Let $a,b\in\Bbb N$ be fixed. What are the best known lower bounds on $|a^n-b^m|$ for $n,m\in\Bbb N$, provided the difference is not $0$?
If $\frac{\log a}{\log b}$ is rational, then $a,b$ are of the form $c^k,c^l$ for some $c,k,l\in\Bbb N$, hence the difference between $a^n,b^m$ is of exponential size (indeed, I believe it's at least $\min\{a^n,b^m\}$).
The interesting and far less trivial are the bounds when $\frac{\log a}{\log b}$ is irrational, e.g. $a=2,b=3$. Using method sketched in this blog post we can prove that for some constants $c,C$ depending on $a,b$ we have $|a^n-b^m|>\frac{c}{m^C}a^n$.

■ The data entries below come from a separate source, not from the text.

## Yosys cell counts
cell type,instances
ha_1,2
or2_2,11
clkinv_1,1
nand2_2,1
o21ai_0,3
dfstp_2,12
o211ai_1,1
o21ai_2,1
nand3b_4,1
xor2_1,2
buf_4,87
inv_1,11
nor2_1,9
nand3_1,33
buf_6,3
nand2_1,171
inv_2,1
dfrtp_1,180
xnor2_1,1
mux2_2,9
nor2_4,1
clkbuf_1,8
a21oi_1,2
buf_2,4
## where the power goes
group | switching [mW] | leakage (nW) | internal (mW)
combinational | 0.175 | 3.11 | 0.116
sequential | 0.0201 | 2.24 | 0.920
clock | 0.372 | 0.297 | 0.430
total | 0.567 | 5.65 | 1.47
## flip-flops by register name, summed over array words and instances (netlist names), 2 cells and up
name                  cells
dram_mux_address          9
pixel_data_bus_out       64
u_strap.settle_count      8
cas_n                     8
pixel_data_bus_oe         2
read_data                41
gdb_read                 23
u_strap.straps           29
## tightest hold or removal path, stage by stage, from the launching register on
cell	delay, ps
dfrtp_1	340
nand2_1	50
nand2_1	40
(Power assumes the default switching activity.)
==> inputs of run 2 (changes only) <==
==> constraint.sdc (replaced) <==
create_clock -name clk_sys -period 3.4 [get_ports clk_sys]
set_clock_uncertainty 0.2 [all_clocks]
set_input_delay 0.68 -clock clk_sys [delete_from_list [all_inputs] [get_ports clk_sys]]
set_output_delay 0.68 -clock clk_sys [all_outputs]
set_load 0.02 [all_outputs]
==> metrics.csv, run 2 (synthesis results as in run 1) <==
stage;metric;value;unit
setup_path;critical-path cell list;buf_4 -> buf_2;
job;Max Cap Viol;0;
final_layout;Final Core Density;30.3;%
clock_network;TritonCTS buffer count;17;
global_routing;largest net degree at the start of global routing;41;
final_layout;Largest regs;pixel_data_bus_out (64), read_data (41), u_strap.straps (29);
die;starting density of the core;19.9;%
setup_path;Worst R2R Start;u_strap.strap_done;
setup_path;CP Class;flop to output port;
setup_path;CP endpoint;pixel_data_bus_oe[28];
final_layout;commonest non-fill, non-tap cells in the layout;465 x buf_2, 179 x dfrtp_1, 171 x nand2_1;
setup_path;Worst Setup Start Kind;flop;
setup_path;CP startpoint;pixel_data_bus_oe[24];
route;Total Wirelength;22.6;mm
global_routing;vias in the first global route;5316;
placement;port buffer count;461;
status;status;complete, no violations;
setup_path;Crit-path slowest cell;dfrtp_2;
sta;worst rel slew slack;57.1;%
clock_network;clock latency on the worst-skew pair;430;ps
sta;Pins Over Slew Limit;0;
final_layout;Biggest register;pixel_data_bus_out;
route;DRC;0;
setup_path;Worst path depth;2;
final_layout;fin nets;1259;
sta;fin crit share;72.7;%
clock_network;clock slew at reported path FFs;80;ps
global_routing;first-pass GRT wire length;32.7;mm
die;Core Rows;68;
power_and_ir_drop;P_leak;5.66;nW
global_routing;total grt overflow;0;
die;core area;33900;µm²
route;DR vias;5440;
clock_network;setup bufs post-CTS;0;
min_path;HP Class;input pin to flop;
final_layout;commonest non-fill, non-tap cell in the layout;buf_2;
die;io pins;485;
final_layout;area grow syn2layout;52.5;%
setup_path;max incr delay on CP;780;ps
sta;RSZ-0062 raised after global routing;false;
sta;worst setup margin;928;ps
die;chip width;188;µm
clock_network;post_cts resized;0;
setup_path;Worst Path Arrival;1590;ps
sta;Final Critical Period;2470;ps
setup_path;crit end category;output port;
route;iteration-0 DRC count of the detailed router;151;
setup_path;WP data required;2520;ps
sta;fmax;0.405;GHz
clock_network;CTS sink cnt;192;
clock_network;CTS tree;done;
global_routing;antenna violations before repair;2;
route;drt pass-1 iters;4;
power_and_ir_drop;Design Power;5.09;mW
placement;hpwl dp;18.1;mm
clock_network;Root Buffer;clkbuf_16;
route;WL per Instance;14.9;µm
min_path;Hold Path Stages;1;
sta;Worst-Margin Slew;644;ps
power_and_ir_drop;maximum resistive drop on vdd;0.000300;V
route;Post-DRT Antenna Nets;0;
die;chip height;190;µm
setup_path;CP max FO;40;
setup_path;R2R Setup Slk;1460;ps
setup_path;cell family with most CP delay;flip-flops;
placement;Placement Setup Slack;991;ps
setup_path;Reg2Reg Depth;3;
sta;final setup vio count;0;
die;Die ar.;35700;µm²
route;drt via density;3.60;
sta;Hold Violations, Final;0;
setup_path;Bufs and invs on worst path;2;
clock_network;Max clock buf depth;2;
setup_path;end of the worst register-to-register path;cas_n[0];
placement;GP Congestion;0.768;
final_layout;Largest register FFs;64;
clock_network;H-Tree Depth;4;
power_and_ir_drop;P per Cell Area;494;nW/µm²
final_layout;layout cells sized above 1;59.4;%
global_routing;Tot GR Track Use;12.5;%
### src/design/spm_pkg.sv
// constants shared by the servo parameter and monitor bank
// assumes a 10 MHz clock and word-aligned Avalon-MM byte addresses
`default_nettype none
package spm_pkg;
   // register indices, byte address is four times the index
   localparam logic [7:0] IDX_MASK = 8'hD1;
   localparam logic [7:0] IDX_DATE = 8'hF0;
   localparam logic [7:0] IDX_TIME = 8'hF1;
   localparam logic [7:0] IDX_MINUTES = 8'hF2;
   localparam logic [7:0] IDX_ANALOG = 8'hF6;
   localparam logic [7:0] IDX_ICMD = 8'hF7;
   localparam logic [7:0] IDX_SPDCMD = 8'hF8;
   localparam logic [7:0] IDX_POSCMD = 8'hF9;
   localparam logic [7:0] IDX_IQ = 8'hFA;
   localparam logic [7:0] IDX_SPD = 8'hFB;
   localparam logic [7:0] IDX_POSERR = 8'hFC;
   // field layouts and values after reset
   localparam logic [15:0] MASK_IMPL = 16'h11FF;
   localparam logic [15:0] MASK_RST = 16'h0000;
   localparam logic [7:0] WRITE_KEY = 8'h88;
   localparam logic [23:0] DATE_RST = 24'h010101;
   localparam logic [23:0] TIME_RST = 24'h000000;
   localparam logic [31:0] MINUTES_MAX = 32'h77359400;
   localparam logic [15:0] MON16_MAX = 16'h7FFF;
   localparam logic [15:0] MON16_NEG = 16'h8001;
   // avalon answers
   localparam logic [1:0] RESP_OK = 2'h0;
   localparam logic [1:0] RESP_DECERR = 2'h3;
   // timing
   localparam int CLK_PERIOD_NS = 100;
   localparam int SEC_NS = 1000000000;
   localparam int SEC_CYCLES = SEC_NS / CLK_PERIOD_NS;
   localparam logic [5:0] SEC_LAST = 6'h3B;
   // bus handshake states
   typedef enum logic [1:0] {
      BUS_WAIT = 2'b01,
      BUS_ACK = 2'b10
   } spm_bus_e;
   // bcd byte plus one
   function automatic logic [7:0] bcd_inc(input logic [7:0] v);
      if (v[3:0] == 4'h9) begin
         return {v[7:4] + 4'h1, 4'h0};
      end
      return {v[7:4], v[3:0] + 4'h1};
   endfunction
   // bcd byte well formed and within lo..hi
   function automatic logic bcd_ok(input logic [7:0] v, input logic [7:0] lo,
                                   input logic [7:0] hi);
      return (v[3:0] <= 4'h9) && (v[7:4] <= 4'h9) && (v >= lo) && (v <= hi);
   endfunction
   // last day of month in bcd, leap every fourth year
   function automatic logic [7:0] month_end(input logic [7:0] y, input logic [7:0] m);
      logic [7:0] yb;
      yb = {1'b0, y[7:4], 3'h0} + {3'h0, y[7:4], 1'b0} + {4'h0, y[3:0]};
      if (m == 8'h02) begin
         return (yb[1:0] == 2'h0) ? 8'h29 : 8'h28;
      end
      if (m == 8'h04 || m == 8'h06 || m == 8'h09 || m == 8'h11) begin
         return 8'h30;
      end
      return 8'h31;
   endfunction
   function automatic logic date_ok(input logic [23:0] d);
      return bcd_ok(d[23:16], 8'h01, 8'h99) && bcd_ok(d[15:8], 8'h01, 8'h12) &&
             bcd_ok(d[7:0], 8'h01, month_end(d[23:16], d[15:8]));
   endfunction
   function automatic logic time_ok(input logic [23:0] t);
      return bcd_ok(t[23:16], 8'h00, 8'h23) && bcd_ok(t[15:8], 8'h00, 8'h59) &&
             bcd_ok(t[7:0], 8'h00, 8'h59);
   endfunction
   // clamp the one code outside the symmetric +-32767 scale
   function automatic logic [15:0] sym16(input logic [15:0] v);
      return (v == 16'h8000) ? MON16_NEG : v;
   endfunction
endpackage : spm_pkg
`default_nettype wire

### src/design/spm_bank.sv
// parameter bank: alarm mask, BCD calendar, power-on minutes, monitors
// assumes monitor inputs are already scaled and synchronous to clock_i
`default_nettype none
module spm_bank
   import spm_pkg::*;
#(
   parameter int SEC_CYCLES_P = SEC_CYCLES
) (
   input wire logic clock_i,
   input wire logic rst_i,
   input wire logic [9:0] avs_address_i,
   input wire logic avs_read_i,
   input wire logic avs_write_i,
   input wire logic [31:0] avs_writedata_i,
   input wire logic [3:0] avs_byteenable_i,
   output logic [31:0] avs_readdata_o,
   output logic avs_waitrequest_o,
   output logic [1:0] avs_response_o,
   input wire logic [15:0] alarm_detect_i,
   output logic [15:0] alarm_issue_o,
   output logic hist_wr_o,
   output logic [7:0] hist_code_o,
   output logic [23:0] hist_date_o,
   output logic [23:0] hist_time_o,
   input wire logic [23:0] retain_date_i,
   input wire logic [23:0] retain_time_i,
   output logic retain_wr_o,
   output logic [23:0] retain_date_o,
   output logic [23:0] retain_time_o,
   input wire logic [31:0] nv_minutes_i,
   input wire logic power_fail_i,
   output logic nv_save_o,
   output logic [31:0] nv_minutes_o,
   input wire logic [15:0] mon_analog_i,
   input wire logic [15:0] mon_icmd_i,
   input wire logic [15:0] mon_spdcmd_i,
   input wire logic [31:0] mon_poscmd_i,
   input wire logic [15:0] mon_iq_i,
   input wire logic [15:0] mon_spd_i,
   input wire logic [31:0] mon_poserr_i
);
   spm_bus_e bus_q;
   logic [31:0] rdata_q;
   logic [1:0] resp_q;
   logic [15:0] mask_q;
   logic [23:0] date_q, date_nx;
   logic [23:0] time_q, time_nx;
   logic day_roll;
   logic [23:0] sec_cnt_q;
   logic sec_tick;
   logic [5:0] pwr_sec_q;
   logic [31:0] minutes_q;
   logic boot_q;
   logic pf_q;
   logic [15:0] issue_d, issue_q, fresh;
   logic hist_wr_q, retain_wr_q, nv_save_q;
   logic [7:0] hist_code_q;
   logic [23:0] hist_date_q, hist_time_q;
   logic [31:0] nv_min_q;
   logic [15:0] analog_q, icmd_q, spdcmd_q, iq_q, spd_q;
   logic [31:0] poscmd_q, poserr_q;
   logic [7:0] idx;
   logic take_rd, take_wr, wr_full, key_ok;
   logic wr_date, wr_time;
   logic [31:0] rd_mux;
   logic rd_hit;

   assign idx = avs_address_i[9:2];
   assign take_rd = (bus_q == BUS_WAIT) && avs_read_i;
   assign take_wr = (bus_q == BUS_ACK) && avs_write_i;
   assign wr_full = (avs_byteenable_i == 4'hF);
   assign key_ok = wr_full && (avs_writedata_i[31:24] == WRITE_KEY);
   // keyed, fully formed date and time writes only
   assign wr_date = take_wr && idx == IDX_DATE && key_ok &&
                    date_ok(avs_writedata_i[23:0]);
   assign wr_time = take_wr && idx == IDX_TIME && key_ok &&
                    time_ok(avs_writedata_i[23:0]);

   // handshake: one wait cycle, then waitrequest low for the transfer edge
   always_ff @(posedge clock_i) begin
      if (rst_i) begin
         bus_q <= BUS_WAIT;
      end else if (bus_q == BUS_WAIT && (avs_read_i || avs_write_i)) begin
         bus_q <= BUS_ACK;
      end else begin
         bus_q <= BUS_WAIT;
      end
   end
   assign avs_waitrequest_o = bus_q[0];

   // read mux, upper bits of narrow registers read zero
   always_comb begin
      rd_mux = 32'h0000_0000;
      rd_hit = 1'b1;
      unique case (idx)
         IDX_MASK: rd_mux = {16'h0000, mask_q};
         IDX_DATE: rd_mux = {8'h00, date_q};
         IDX_TIME: rd_mux = {8'h00, time_q};
         IDX_MINUTES: rd_mux = minutes_q;
         IDX_ANALOG: rd_mux = {16'h0000, analog_q};
         IDX_ICMD: rd_mux = {16'h0000, icmd_q};
         IDX_SPDCMD: rd_mux = {16'h0000, spdcmd_q};
         IDX_POSCMD: rd_mux = poscmd_q;
         IDX_IQ: rd_mux = {16'h0000, iq_q};
         IDX_SPD: rd_mux = {16'h0000, spd_q};
         IDX_POSERR: rd_mux = poserr_q;
         default: rd_hit = 1'b0;
      endcase
   end

   // read data and answer captured while waitrequest is still high
   always_ff @(posedge clock_i) begin
      if (rst_i) begin
         rdata_q <= 32'h0000_0000;
         resp_q <= RESP_OK;
      end else if (bus_q == BUS_WAIT && (avs_read_i || avs_write_i)) begin
         rdata_q <= (take_rd && rd_hit) ? rd_mux : 32'h0000_0000;
         resp_q <= rd_hit ? RESP_OK : RESP_DECERR;
      end
   end
   assign avs_readdata_o = rdata_q;
   assign avs_response_o = resp_q;

   // alarm mask, only implemented bits stored, reserved read zero
   always_ff @(posedge clock_i) begin
      if (rst_i) begin
         mask_q <= MASK_RST;
      end else if (take_wr && idx == IDX_MASK) begin
         if (avs_byteenable_i[0]) begin
            mask_q[7:0] <= avs_writedata_i[7:0];
         end
         if (avs_byteenable_i[1]) begin
            mask_q[15:8] <= avs_writedata_i[15:8] & MASK_IMPL[15:8];
         end
      end
   end

   // alarm gating by mask
   assign issue_d = alarm_detect_i & ~mask_q & MASK_IMPL;
   assign fresh = issue_d & ~issue_q;
   always_ff @(posedge clock_i) begin
      if (rst_i) begin
         issue_q <= 16'h0000;
      end else begin
         issue_q <= issue_d;
      end
   end
   assign alarm_issue_o = issue_q;

   // alarm history entry stamped with the present calendar
   always_ff @(posedge clock_i) begin
      if (rst_i) begin
         hist_wr_q <= 1'b0;
         hist_code_q <= 8'h00;
         hist_date_q <= DATE_RST;
         hist_time_q <= TIME_RST;
      end else begin
         hist_wr_q <= (fresh != 16'h0000);
         if (fresh != 16'h0000) begin
            hist_date_q <= date_q;
            hist_time_q <= time_q;
            hist_code_q <= fresh[0] ? 8'h21 : fresh[1] ? 8'h22 : fresh[2] ? 8'h31 :
                           fresh[3] ? 8'h41 : fresh[4] ? 8'h42 : fresh[5] ? 8'h51 :
                           fresh[6] ? 8'h67 : fresh[7] ? 8'h68 : fresh[8] ? 8'h74 : 8'h72;
         end
      end
   end
   assign hist_wr_o = hist_wr_q;
   assign hist_code_o = hist_code_q;
   assign hist_date_o = hist_date_q;
   assign hist_time_o = hist_time_q;

   // one-second enable, restarted by a time write
   assign sec_tick = (sec_cnt_q == 24'(SEC_CYCLES_P - 1));
   always_ff @(posedge clock_i) begin
      if (rst_i || sec_tick || wr_time) begin
         sec_cnt_q <= 24'h000000;
      end else begin
         sec_cnt_q <= sec_cnt_q + 24'h000001;
      end
   end

   // next time of day and date on a second tick
   always_comb begin
      time_nx = time_q;
      date_nx = date_q;
      day_roll = 1'b0;
      if (time_q[7:0] != 8'h59) begin
         time_nx[7:0] = bcd_inc(time_q[7:0]);
      end else begin
         time_nx[7:0] = 8'h00;
         if (time_q[15:8] != 8'h59) begin
            time_nx[15:8] = bcd_inc(time_q[15:8]);
         end else begin
            time_nx[15:8] = 8'h00;
            if (time_q[23:16] != 8'h23) begin
               time_nx[23:16] = bcd_inc(time_q[23:16]);
            end else begin
               time_nx[23:16] = 8'h00;
               day_roll = 1'b1;
            end
         end
      end
      if (day_roll) begin
         if (date_q[7:0] != month_end(date_q[23:16], date_q[15:8])) begin
            date_nx[7:0] = bcd_inc(date_q[7:0]);
         end else begin
            date_nx[7:0] = 8'h01;
            if (date_q[15:8] != 8'h12) begin
               date_nx[15:8] = bcd_inc(date_q[15:8]);
            end else begin
               date_nx[15:8] = 8'h01;
               // year wraps to 01, never to 00
               date_nx[23:16] = (date_q[23:16] == 8'h99) ? 8'h01 : bcd_inc(date_q[23:16]);
            end
         end
      end
   end

   // boot flag: retained values are loaded in the cycle after reset
   always_ff @(posedge clock_i) begin
      if (rst_i) begin
         boot_q <= 1'b1;
      end else begin
         boot_q <= 1'b0;
      end
   end

   // calendar registers; a host write beats the tick
   always_ff @(posedge clock_i) begin
      if (rst_i) begin
         date_q <= DATE_RST;
         time_q <= TIME_RST;
      end else if (boot_q) begin
         date_q <= date_ok(retain_date_i) ? retain_date_i : DATE_RST;
         time_q <= time_ok(retain_time_i) ? retain_time_i : TIME_RST;
      end else begin
         if (wr_date) begin
            date_q <= avs_writedata_i[23:0];
         end else if (sec_tick) begin
            date_q <= date_nx;
         end
         if (wr_time) begin
            time_q <= avs_writedata_i[23:0];
         end else if (sec_tick) begin
            time_q <= time_nx;
         end
      end
   end

   // retained storage strobe, the cycle after any calendar change except the boot load
   always_ff @(posedge clock_i) begin
      if (rst_i) begin
         retain_wr_q <= 1'b0;
      end else begin
         retain_wr_q <= !boot_q && (wr_date || wr_time || sec_tick);
      end
   end
   assign retain_wr_o = retain_wr_q;
   assign retain_date_o = date_q;
   assign retain_time_o = time_q;

   // powered minutes: partial minute lives only in pwr_sec_q
   always_ff @(posedge clock_i) begin
      if (rst_i) begin
         pwr_sec_q <= 6'h00;
         minutes_q <= 32'h0000_0000;
      end else if (boot_q) begin
         pwr_sec_q <= 6'h00;
         minutes_q <= (nv_minutes_i > MINUTES_MAX) ? MINUTES_MAX : nv_minutes_i;
      end else if (sec_tick) begin
         if (pwr_sec_q == SEC_LAST) begin
            pwr_sec_q <= 6'h00;
            if (minutes_q != MINUTES_MAX) begin
               minutes_q <= minutes_q + 32'h0000_0001;
            end
         end else begin
            pwr_sec_q <= pwr_sec_q + 6'h01;
         end
      end
   end

   // save whole minutes when power fails
   always_ff @(posedge clock_i) begin
      if (rst_i) begin
         pf_q <= 1'b0;
         nv_save_q <= 1'b0;
         nv_min_q <= 32'h0000_0000;
      end else begin
         pf_q <= power_fail_i;
         nv_save_q <= power_fail_i && !pf_q;
         if (power_fail_i && !pf_q) begin
            nv_min_q <= minutes_q;
         end
      end
   end
   assign nv_save_o = nv_save_q;
   assign nv_minutes_o = nv_min_q;

   // live monitors, never written by the host
   always_ff @(posedge clock_i) begin
      if (rst_i) begin
         analog_q <= 16'h0000;
         icmd_q <= 16'h0000;
         spdcmd_q <= 16'h0000;
         iq_q <= 16'h0000;
         spd_q <= 16'h0000;
         poscmd_q <= 32'h0000_0000;
         poserr_q <= 32'h0000_0000;
      end else begin
         analog_q <= sym16(mon_analog_i);
         icmd_q <= mon_icmd_i;
         spdcmd_q <= sym16(mon_spdcmd_i);
         iq_q <= mon_iq_i;
         spd_q <= sym16(mon_spd_i);
         poscmd_q <= mon_poscmd_i;
         poserr_q <= mon_poserr_i;
      end
   end
endmodule // spm_bank
`default_nettype wire
$ cat src/hdl/ipc_pkg.sv
// package for the ingress precedence classifier: widths, reset values, result carriers
// assumes one clock domain and a pipelined header parser upstream
package ipc_pkg;
  localparam int unsigned NUM_ENTRIES = 8;
  localparam int unsigned TOS_W = 8;
  localparam int unsigned PREC_LSB = 5;
  localparam int unsigned PREC_W = 3;
  localparam int unsigned DSCP_W = 6;
  localparam int unsigned CLASS_W = 3;
  localparam int unsigned SUBCLASS_W = 4;
  localparam int unsigned CTR_W = 4;
  localparam int unsigned FILL_W = 8;
  localparam logic [CTR_W-1:0] CTR_NONE = 4'h0;
  localparam logic [CTR_W-1:0] CTR_MAX = 4'h8;
  localparam logic [FILL_W-1:0] THRESH_HIGH_RST = 8'hf0;
  localparam logic [FILL_W-1:0] THRESH_LOW_RST = 8'hc0;
  localparam int unsigned LATENCY_CYCLES = 2;

  typedef enum logic [2:0] {
    CLASS_BEST_EFFORT = 3'b000,
    CLASS_LOW_TWO = 3'b001,
    CLASS_ASSURED = 3'b010,
    CLASS_LOW_ONE = 3'b011,
    CLASS_HIGH_TWO = 3'b100,
    CLASS_EXPEDITED = 3'b101,
    CLASS_HIGH_ONE = 3'b110,
    CLASS_NETWORK = 3'b111
  } ipc_class_t;

  typedef struct packed {
    ipc_class_t trafficClassSel;
    logic [SUBCLASS_W-1:0] subclass;
    logic prioHigh;
    logic [CTR_W-1:0] exceptionCtr;
  } ipc_result_t;

  typedef struct packed {
    logic classSet;
    ipc_class_t trafficClassSel;
    logic [SUBCLASS_W-1:0] subclass;
    logic prioSet;
    logic prioHigh;
    logic [CTR_W-1:0] exceptionCtr;
  } ipc_rule_t;

  typedef struct packed {
    logic valid;
    logic isIpv4;
    logic [TOS_W-1:0] tos;
    ipc_result_t prior;
    logic dscpHit;
    logic dscpClassSet;
    logic dscpPrioSet;
    ipc_result_t dscpRes;
    logic [FILL_W-1:0] queueFill;
  } ipc_pkt_t;

  typedef struct packed {
    logic valid;
    ipc_result_t res;
    logic admit;
    logic statOffered;
    logic statQueue;
  } ipc_out_t;
endpackage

Is this the best known estimate on $|a^n-b^m|$ known?
Thanks in advance.
In a certain sense, yes. Continued fractions provide an infinite number of pairs $m,n$ such that $\big|\frac{\log a}{\log b} - \frac{m}{n}\big| < \frac{1}{n^2}$. For such pairs we have $$\left|1 - b^m/a^n\right| = \left| 1 - \big(b^{\frac{m}{n} - \frac{\log a}{\log b}}\big)^n\right| = \left| 1 - b^{O(1/n)} \right| = O(1/n),$$ with constants depending on $a,b$. Thus we already have $|a^n - b^m| < \frac{c}{m} a^n$ for infinitely many values of $m,n$, which is of the same form as stated in your question. The main difference would seem to be in the value of the exponent $C$, which is related to the irrationality measure of $\log a/\log b$.